» DESCRIPTION OF THE TASK: Retype, without any change, the first line of the records and every line after it through the one containing "Multi-Input combinational cell".

» DATA IN THIS EXERCISE:
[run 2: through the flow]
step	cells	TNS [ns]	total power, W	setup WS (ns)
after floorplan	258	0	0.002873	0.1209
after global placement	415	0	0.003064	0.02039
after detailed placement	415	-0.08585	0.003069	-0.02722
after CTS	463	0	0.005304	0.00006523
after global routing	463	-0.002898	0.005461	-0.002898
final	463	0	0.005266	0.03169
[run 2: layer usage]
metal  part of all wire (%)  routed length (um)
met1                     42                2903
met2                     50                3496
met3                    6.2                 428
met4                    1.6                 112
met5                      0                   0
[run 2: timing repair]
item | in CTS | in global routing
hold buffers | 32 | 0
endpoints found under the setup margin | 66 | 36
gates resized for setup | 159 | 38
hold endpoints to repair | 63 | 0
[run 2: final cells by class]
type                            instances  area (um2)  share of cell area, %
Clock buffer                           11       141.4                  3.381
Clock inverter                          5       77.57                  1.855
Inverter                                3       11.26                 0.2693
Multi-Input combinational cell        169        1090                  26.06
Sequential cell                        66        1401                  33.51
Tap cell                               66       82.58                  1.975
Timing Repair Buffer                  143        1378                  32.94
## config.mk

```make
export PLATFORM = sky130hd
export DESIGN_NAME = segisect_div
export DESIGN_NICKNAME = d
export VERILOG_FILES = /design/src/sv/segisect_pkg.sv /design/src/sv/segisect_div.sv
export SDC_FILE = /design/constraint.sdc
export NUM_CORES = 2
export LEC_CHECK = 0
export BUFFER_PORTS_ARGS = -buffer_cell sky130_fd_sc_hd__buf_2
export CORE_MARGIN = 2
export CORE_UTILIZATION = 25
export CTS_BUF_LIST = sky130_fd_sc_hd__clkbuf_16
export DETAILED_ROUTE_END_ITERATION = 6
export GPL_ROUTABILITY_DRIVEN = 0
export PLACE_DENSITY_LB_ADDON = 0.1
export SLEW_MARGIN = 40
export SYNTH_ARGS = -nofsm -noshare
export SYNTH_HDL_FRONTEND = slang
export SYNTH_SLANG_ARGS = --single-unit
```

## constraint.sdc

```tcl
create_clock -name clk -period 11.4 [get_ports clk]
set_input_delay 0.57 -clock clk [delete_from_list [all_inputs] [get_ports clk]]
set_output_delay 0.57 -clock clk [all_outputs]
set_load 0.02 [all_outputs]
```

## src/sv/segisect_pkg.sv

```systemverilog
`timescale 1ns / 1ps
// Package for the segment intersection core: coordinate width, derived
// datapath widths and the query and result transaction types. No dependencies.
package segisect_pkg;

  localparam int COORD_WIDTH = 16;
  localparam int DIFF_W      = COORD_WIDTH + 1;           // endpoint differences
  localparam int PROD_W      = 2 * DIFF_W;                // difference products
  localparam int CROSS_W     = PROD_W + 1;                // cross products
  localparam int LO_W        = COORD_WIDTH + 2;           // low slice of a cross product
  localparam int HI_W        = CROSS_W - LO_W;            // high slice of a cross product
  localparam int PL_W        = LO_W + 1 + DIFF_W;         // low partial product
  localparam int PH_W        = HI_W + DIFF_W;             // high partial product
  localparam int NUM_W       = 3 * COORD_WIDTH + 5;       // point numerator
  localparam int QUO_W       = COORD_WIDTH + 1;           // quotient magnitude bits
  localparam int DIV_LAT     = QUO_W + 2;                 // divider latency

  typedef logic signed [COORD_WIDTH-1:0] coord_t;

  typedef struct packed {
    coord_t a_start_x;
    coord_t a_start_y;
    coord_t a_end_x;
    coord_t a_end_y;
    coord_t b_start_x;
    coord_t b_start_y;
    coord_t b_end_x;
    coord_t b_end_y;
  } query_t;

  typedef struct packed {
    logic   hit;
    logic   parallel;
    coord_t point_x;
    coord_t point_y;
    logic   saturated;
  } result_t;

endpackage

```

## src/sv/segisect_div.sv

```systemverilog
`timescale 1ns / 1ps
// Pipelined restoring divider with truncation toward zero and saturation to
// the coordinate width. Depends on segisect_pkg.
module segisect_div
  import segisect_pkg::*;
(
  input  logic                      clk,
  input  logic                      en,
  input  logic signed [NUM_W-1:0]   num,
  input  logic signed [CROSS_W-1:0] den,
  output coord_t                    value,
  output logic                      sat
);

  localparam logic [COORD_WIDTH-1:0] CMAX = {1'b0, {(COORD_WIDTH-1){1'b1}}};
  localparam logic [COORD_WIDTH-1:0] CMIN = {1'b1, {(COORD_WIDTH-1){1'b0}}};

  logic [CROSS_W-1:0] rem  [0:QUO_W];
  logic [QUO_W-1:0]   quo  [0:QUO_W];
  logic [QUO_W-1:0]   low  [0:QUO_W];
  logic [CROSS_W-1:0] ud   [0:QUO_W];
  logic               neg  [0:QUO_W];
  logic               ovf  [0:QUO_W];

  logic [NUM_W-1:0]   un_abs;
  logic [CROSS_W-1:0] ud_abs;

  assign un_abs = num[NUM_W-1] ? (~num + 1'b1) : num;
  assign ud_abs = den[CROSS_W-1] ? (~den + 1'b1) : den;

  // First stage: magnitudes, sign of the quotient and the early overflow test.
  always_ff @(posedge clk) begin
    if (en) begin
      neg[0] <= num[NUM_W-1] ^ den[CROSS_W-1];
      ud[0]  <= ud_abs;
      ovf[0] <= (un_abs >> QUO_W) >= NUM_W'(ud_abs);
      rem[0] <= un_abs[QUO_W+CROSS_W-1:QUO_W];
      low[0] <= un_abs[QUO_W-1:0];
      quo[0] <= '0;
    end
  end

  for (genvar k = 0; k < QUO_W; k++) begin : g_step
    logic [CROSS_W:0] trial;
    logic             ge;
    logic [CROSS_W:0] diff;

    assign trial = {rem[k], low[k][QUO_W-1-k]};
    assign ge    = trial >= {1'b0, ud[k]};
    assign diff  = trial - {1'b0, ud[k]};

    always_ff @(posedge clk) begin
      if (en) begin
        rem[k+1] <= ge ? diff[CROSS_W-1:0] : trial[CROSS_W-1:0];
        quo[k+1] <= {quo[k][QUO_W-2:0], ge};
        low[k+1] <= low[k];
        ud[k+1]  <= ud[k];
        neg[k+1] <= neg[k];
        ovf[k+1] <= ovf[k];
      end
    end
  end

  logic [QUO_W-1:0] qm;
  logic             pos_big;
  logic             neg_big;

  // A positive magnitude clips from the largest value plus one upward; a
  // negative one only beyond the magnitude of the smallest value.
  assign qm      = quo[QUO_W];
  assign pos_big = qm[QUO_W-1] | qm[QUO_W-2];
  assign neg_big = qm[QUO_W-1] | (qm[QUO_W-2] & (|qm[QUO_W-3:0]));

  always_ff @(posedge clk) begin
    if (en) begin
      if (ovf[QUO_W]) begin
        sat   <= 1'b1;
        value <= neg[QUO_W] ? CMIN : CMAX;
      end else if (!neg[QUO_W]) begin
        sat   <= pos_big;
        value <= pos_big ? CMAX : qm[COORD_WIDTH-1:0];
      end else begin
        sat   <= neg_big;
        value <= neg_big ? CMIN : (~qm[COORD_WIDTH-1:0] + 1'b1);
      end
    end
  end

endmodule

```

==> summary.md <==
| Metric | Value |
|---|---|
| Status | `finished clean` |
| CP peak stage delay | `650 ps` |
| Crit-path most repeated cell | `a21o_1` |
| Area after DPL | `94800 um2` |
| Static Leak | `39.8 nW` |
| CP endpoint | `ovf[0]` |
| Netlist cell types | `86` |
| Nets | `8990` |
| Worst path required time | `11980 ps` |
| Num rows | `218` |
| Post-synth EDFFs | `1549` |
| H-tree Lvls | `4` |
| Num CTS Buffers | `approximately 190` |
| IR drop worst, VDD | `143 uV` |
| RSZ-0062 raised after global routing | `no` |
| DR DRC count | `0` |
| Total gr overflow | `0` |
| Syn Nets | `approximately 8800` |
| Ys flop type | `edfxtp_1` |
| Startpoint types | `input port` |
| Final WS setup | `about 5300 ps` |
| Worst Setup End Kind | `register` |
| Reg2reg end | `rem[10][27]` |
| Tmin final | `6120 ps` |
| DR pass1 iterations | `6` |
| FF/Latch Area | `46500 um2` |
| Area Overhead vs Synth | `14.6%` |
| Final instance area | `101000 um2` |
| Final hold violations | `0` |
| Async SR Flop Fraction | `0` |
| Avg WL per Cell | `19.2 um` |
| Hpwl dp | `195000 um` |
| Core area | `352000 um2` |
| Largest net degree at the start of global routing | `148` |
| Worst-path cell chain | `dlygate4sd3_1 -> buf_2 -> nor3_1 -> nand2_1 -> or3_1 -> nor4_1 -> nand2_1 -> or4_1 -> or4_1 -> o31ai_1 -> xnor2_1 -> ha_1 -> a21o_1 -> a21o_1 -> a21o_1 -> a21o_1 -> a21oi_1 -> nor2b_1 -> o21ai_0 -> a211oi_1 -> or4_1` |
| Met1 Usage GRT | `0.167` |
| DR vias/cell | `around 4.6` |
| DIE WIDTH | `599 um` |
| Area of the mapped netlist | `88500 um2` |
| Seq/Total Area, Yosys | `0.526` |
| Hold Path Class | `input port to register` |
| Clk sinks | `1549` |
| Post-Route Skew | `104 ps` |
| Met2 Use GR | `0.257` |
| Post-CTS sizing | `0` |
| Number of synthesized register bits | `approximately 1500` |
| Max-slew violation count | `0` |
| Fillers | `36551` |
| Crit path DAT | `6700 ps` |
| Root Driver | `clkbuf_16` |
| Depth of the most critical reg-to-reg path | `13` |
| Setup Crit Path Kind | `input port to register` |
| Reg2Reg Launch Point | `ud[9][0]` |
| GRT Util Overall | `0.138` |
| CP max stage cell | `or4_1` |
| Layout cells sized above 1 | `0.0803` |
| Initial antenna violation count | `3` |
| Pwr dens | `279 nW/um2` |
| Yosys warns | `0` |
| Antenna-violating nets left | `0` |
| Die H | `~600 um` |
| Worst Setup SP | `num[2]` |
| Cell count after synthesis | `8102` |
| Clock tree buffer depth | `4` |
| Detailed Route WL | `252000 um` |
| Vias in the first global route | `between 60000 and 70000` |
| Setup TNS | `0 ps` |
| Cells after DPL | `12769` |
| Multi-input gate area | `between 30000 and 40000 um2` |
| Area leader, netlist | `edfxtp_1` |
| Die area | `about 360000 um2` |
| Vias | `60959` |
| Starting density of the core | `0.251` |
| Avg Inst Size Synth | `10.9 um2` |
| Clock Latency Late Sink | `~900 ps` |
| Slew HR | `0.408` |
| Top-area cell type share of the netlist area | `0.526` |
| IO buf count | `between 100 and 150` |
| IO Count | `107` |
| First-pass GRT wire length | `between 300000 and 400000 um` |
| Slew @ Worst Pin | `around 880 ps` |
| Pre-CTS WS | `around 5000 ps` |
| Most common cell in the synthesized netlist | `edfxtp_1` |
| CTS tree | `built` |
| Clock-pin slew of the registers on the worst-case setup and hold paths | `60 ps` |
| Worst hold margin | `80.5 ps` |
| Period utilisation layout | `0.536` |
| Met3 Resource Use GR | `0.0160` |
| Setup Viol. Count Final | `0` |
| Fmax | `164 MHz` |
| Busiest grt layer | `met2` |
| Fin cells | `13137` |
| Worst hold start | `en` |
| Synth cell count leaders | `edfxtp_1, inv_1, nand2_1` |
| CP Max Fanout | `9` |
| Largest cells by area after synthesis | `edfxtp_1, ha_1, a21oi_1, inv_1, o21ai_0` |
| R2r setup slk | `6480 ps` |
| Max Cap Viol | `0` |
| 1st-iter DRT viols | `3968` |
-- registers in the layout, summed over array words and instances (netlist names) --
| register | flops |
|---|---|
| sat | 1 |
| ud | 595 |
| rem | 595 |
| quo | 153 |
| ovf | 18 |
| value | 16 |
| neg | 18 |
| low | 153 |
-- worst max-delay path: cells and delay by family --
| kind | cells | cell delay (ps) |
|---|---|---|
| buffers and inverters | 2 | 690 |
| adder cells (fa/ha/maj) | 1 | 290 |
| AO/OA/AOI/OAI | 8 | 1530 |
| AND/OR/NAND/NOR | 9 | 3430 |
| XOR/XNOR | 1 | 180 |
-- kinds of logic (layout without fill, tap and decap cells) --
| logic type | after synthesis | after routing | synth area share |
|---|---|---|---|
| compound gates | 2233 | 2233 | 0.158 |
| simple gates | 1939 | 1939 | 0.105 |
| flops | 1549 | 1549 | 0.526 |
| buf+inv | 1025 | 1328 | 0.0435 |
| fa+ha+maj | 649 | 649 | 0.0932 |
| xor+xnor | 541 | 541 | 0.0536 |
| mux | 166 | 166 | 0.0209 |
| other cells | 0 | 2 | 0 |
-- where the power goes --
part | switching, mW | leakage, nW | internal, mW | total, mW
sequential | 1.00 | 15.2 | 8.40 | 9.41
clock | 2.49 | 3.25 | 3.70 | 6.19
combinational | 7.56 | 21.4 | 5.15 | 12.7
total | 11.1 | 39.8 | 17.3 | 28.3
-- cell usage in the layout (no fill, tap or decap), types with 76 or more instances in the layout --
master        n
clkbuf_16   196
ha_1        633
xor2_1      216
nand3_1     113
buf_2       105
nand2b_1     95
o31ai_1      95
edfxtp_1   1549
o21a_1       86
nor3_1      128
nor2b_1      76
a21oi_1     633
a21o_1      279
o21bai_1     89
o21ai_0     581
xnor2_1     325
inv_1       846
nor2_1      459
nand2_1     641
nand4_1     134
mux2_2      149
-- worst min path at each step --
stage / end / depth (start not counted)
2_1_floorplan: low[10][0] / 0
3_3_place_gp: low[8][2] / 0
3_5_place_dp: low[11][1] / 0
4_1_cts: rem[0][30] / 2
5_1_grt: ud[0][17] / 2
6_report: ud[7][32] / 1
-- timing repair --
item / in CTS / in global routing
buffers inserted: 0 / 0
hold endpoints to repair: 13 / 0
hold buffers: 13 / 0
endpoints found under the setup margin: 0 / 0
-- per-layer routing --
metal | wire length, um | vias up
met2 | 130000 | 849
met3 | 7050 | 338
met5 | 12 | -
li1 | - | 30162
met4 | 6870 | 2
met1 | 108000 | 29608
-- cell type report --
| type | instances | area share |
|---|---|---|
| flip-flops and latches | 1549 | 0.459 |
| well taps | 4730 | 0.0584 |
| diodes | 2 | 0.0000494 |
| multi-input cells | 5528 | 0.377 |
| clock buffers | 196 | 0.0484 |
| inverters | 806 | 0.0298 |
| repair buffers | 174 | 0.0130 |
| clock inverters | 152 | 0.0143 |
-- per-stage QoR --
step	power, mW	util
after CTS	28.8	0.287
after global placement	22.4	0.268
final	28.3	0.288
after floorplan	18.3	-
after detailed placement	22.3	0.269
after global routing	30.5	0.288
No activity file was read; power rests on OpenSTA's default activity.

» SOLUTION FOR THIS PROBLEM:
[run 2: through the flow]
step	cells	TNS [ns]	total power, W	setup WS (ns)
after floorplan	258	0	0.002873	0.1209
after global placement	415	0	0.003064	0.02039
after detailed placement	415	-0.08585	0.003069	-0.02722
after CTS	463	0	0.005304	0.00006523
after global routing	463	-0.002898	0.005461	-0.002898
final	463	0	0.005266	0.03169
[run 2: layer usage]
metal  part of all wire (%)  routed length (um)
met1                     42                2903
met2                     50                3496
met3                    6.2                 428
met4                    1.6                 112
met5                      0                   0
[run 2: timing repair]
item | in CTS | in global routing
hold buffers | 32 | 0
endpoints found under the setup margin | 66 | 36
gates resized for setup | 159 | 38
hold endpoints to repair | 63 | 0
[run 2: final cells by class]
type                            instances  area (um2)  share of cell area, %
Clock buffer                           11       141.4                  3.381
Clock inverter                          5       77.57                  1.855
Inverter                                3       11.26                 0.2693
Multi-Input combinational cell        169        1090                  26.06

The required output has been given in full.